## build 97
==> flow/design.v (excerpt) <==
module breakout
	(
		input         clk,
		input         resetn,        
		input  [1:0]  go,            
		input         paddle_tick,   
		input         ball_tick,     
		output [8:0]  x,
		output [7:0]  y,
		output [2:0]  colour,
		output        plot
	);
Size: ~2,200 cells after synthesis, roughly 18,000 um^2 of cells after synthesis.
Settings: LEC_CHECK=0, CAP_MARGIN=20, CELL_PAD_IN_SITES_DETAIL_PLACEMENT=1, CORE_MARGIN=2, CORE_UTILIZATION=40, HOLD_SLACK_MARGIN=-0.1, MIN_ROUTING_LAYER=met2, PLACE_DENSITY_LB_ADDON=0.08, SETUP_SLACK_MARGIN=1.41, SLEW_MARGIN=20; clock period 20.0 ns.
run.sh (not shown) runs the stock make flow with config.mk's settings and CLKGATE_MAP_FILE=.
## Diff of input files: build 3 against build 97
- CELL_PAD_IN_SITES_DETAIL_PLACEMENT no longer set, was 1
- HOLD_SLACK_MARGIN no longer set, was -0.1
- SETUP_SLACK_MARGIN no longer set, was 1.41
- PLACE_DENSITY_LB_ADDON no longer set, was 0.08
- MIN_ROUTING_LAYER no longer set, was met2
[summary]
Of build 3 and build 97, the lower number of cells on the worst reg-to-reg path belongs to build 97.
Number of cells on the critical path for build 3: 2 up relative to build 97
The worst relative slew slack reported for build 3 is greater than that of build 97 by 0.31 points.
In build 3, the clock power share came out 1.6 points below the value in build 97.
As far as number of hold-repair buffers added at the cts stage goes, build 97 and build 3 are indistinguishable; the numbers are identical.
Changes observed in build 3 relative to build 97: power per cell area down about 5%; routed wire length now sits lower; setup slack saw an increase; met2 global-route usage fell 14 points.
Delta (build 3 minus build 97): vias after detailed routing went down by about 30%; multi-input gate share of total cell area went up by 0.26 points.
[inputs] build 40 vs build 3
- MAX_ROUTING_LAYER newly set to met4
- CORE_ASPECT_RATIO newly set to 1.49
- CORE_UTILIZATION changed from 40 to 54
- PLACE_DENSITY_LB_ADDON newly set to 0.09
- HOLD_SLACK_MARGIN newly set to 0.03
- CELL_PAD_IN_SITES_GLOBAL_PLACEMENT newly set to 2
- CTS_CLUSTER_SIZE newly set to 47
- CAP_MARGIN changed from 20 to 10
- CORE_MARGIN changed from 2 to 5
==> comparison <==
Build 40 did not finish; the tool stopped in global placement without I/O (3_1_place_gp_skip_io) with error FLW-0024.
Of build 40 and build 3, the run reporting the higher die width was build 3.
Taking build 3 as the reference, in build 40 share of flip-flops with an asynchronous set or reset after synthesis held steady, count of mapped cells out of synthesis closely matched the old numbers, fraction of the core area occupied by cells at floorplan rose by 14 points, post-synthesis compound-gate area fraction was more or less identical.
Die area in build 40 is about 20% lower than in build 3
Here is what was changed in the inputs of build 30 compared with build 40.
- a change of CAP_MARGIN from 10 to 20
- a change of CORE_MARGIN from 5 to 2
- a deleted CTS_CLUSTER_SIZE that had been 47
- a deleted CELL_PAD_IN_SITES_GLOBAL_PLACEMENT that had been 2
- a deleted CORE_ASPECT_RATIO that had been 1.49
- a deleted PLACE_DENSITY_LB_ADDON that had been 0.09
- a deleted MAX_ROUTING_LAYER that had been met4
- a change of CORE_UTILIZATION from 54 to 66
- a deleted HOLD_SLACK_MARGIN that had been 0.03
- a change of the clock period (ns, I/O delays scaled along) from 20.0 to 6.72
## What came out
Among build 40 and build 30, the run that stopped before the end is build 40, and it is the only one. Build 30 had finished all stages when the layout checks came back failing, citing setup timing. [compare] base=build 40 new=build 30: simple-gate portion of the synthesized area held steady, die area fell 8500 um^2, die span in y dropped about 27%, starting density of the core moved up.
Inputs modified between build 30 and build 14:
- HOLD_SLACK_MARGIN: unset -> -0.1
- CORE_UTILIZATION: 66 -> 40
- PLACE_DENSITY_LB_ADDON: unset -> 0.08
- the clock period (ns, I/O delays scaled along): 6.72 -> 20.0
Findings:
- Looking at endpoint arrival time on the critical path, build 14 sits 1.70 ns above build 30.
- In build 14, the worst setup slack after placement came out 11.90 ns above the value in build 30.
- Row fmax: build 14 lower / build 30 higher
- Delta (build 14 minus build 30): global-route usage went down by 14 points, design area fell 12%.
- From build 30 to build 14 the numbers moved as follows: number of clock buffers in the layout moved up, buffering overhead fell 9.5 points.
- In summary, build 14 completed successfully, with a layout that passed the timing, DRC and antenna checks.


Starting RTL as in the previous note.
export LEC_CHECK = 0
export CAP_MARGIN = 20
export CORE_MARGIN = 2
export CORE_UTILIZATION = 67
export CTS_CLUSTER_SIZE = 37
export SLEW_MARGIN = 40
create_clock -name core_clock -period 10.4 [get_ports {clk}]
Then changed:
--- a/flow/config.mk
+++ b/flow/config.mk
@@ -7,6 +7,8 @@
 export LEC_CHECK = 0
+export ABC_AREA = 1
 export CAP_MARGIN = 20
 export CORE_MARGIN = 2
-export CORE_UTILIZATION = 67
-export CTS_CLUSTER_SIZE = 37
-export SLEW_MARGIN = 40
+export CORE_UTILIZATION = 72
+export CTS_CLUSTER_DIAMETER = 318
+export CTS_CLUSTER_SIZE = 13
+export SLEW_MARGIN = 20
==> flow/constraint.sdc (replaced) <==
create_clock -name core_clock -period 7.66 [get_ports {clk}]
set_input_delay 1.5320 -clock core_clock [delete_from_list [all_inputs] [get_ports {clk}]]
set_output_delay 1.5320 -clock core_clock [all_outputs]
set_load 0.01 [all_outputs]
What happened: With this change the flow ended with an error in global routing. Synthesized area fell by 5.7%. Die area fell by 12%. Synthesized cell count rose by 7.4%.
Then changed:
--- a/flow/config.mk
+++ b/flow/config.mk
@@ -7,3 +7,2 @@
 export LEC_CHECK = 0
-export ABC_AREA = 1
 export CAP_MARGIN = 20
@@ -11,3 +10,2 @@
 export CORE_UTILIZATION = 72
-export CTS_CLUSTER_DIAMETER = 318
 export CTS_CLUSTER_SIZE = 13
==> flow/constraint.sdc (replaced) <==
create_clock -name core_clock -period 6.77 [get_ports {clk}]
set_input_delay 1.3540 -clock core_clock [delete_from_list [all_inputs] [get_ports {clk}]]
set_output_delay 1.3540 -clock core_clock [all_outputs]
set_load 0.01 [all_outputs]
After rerunning:
- The new run completed and failed the layout checks on setup timing
- synthesized area climbs by a few percent
- die area grows by a few percent
- synthesized cell count shrinks by a few percent
Then changed:
--- a/flow/config.mk
+++ b/flow/config.mk
@@ -7,6 +7,8 @@
 export LEC_CHECK = 0
+export ABC_AREA = 1
 export CAP_MARGIN = 20
 export CORE_MARGIN = 2
-export CORE_UTILIZATION = 72
+export CORE_UTILIZATION = 68
 export CTS_CLUSTER_SIZE = 13
+export SETUP_SLACK_MARGIN = 1.85
 export SLEW_MARGIN = 20
==> flow/constraint.sdc (replaced) <==
create_clock -name core_clock -period 7.0 [get_ports {clk}]
set_input_delay 1.4000 -clock core_clock [delete_from_list [all_inputs] [get_ports {clk}]]
set_output_delay 1.4000 -clock core_clock [all_outputs]
set_load 0.01 [all_outputs]
What happened: The new run failed in global routing with ODB-0269. Area after synthesis drops by 5.7%. Die area stays flat. Synthesized cell count went up by 7.4%.
Then changed:
--- a/flow/config.mk
+++ b/flow/config.mk
@@ -7,8 +7,6 @@
 export LEC_CHECK = 0
-export ABC_AREA = 1
 export CAP_MARGIN = 20
 export CORE_MARGIN = 2
-export CORE_UTILIZATION = 68
-export CTS_CLUSTER_SIZE = 13
-export SETUP_SLACK_MARGIN = 1.85
+export CORE_UTILIZATION = 66
+export CTS_CLUSTER_SIZE = 21
 export SLEW_MARGIN = 20
==> flow/constraint.sdc (replaced) <==
create_clock -name core_clock -period 6.72 [get_ports {clk}]
set_input_delay 1.3440 -clock core_clock [delete_from_list [all_inputs] [get_ports {clk}]]
set_output_delay 1.3440 -clock core_clock [all_outputs]
set_load 0.01 [all_outputs]
After rerunning: Now the flow completed, yet does not pass: setup timing; synthesized cell count decreases by 6.9%; die size climbs by 9.0%; area after synthesis goes up by about 6%.
Then changed:
--- a/flow/config.mk
+++ b/flow/config.mk
@@ -9,4 +9,3 @@
 export CORE_MARGIN = 2
-export CORE_UTILIZATION = 66
-export CTS_CLUSTER_SIZE = 21
+export CORE_UTILIZATION = 40
 export SLEW_MARGIN = 20
==> flow/constraint.sdc (replaced) <==
create_clock -name core_clock -period 9.36 [get_ports {clk}]
set_input_delay 1.8720 -clock core_clock [delete_from_list [all_inputs] [get_ports {clk}]]
set_output_delay 1.8720 -clock core_clock [all_outputs]
set_load 0.01 [all_outputs]
Outcome: This time the run produced a clean layout. Cell area goes down by roughly a tenth. Core utilization decreases by 38 points. Power shrinks by a quarter to a third. Non-clock buffer count decreases by 264. Hold slack is about the same. Flip-flop count does not change. Via count decreases by roughly a tenth. Die area increases by well over a third.
Power figures rest on the tool's default switching activity, not on a simulated workload.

The problem:
When a line of the records includes "newly", that line belongs in the answer.

Answer to this problem:
- MAX_ROUTING_LAYER newly set to met4
- CORE_ASPECT_RATIO newly set to 1.49
- PLACE_DENSITY_LB_ADDON newly set to 0.09
- HOLD_SLACK_MARGIN newly set to 0.03
- CELL_PAD_IN_SITES_GLOBAL_PLACEMENT newly set to 2
- CTS_CLUSTER_SIZE newly set to 47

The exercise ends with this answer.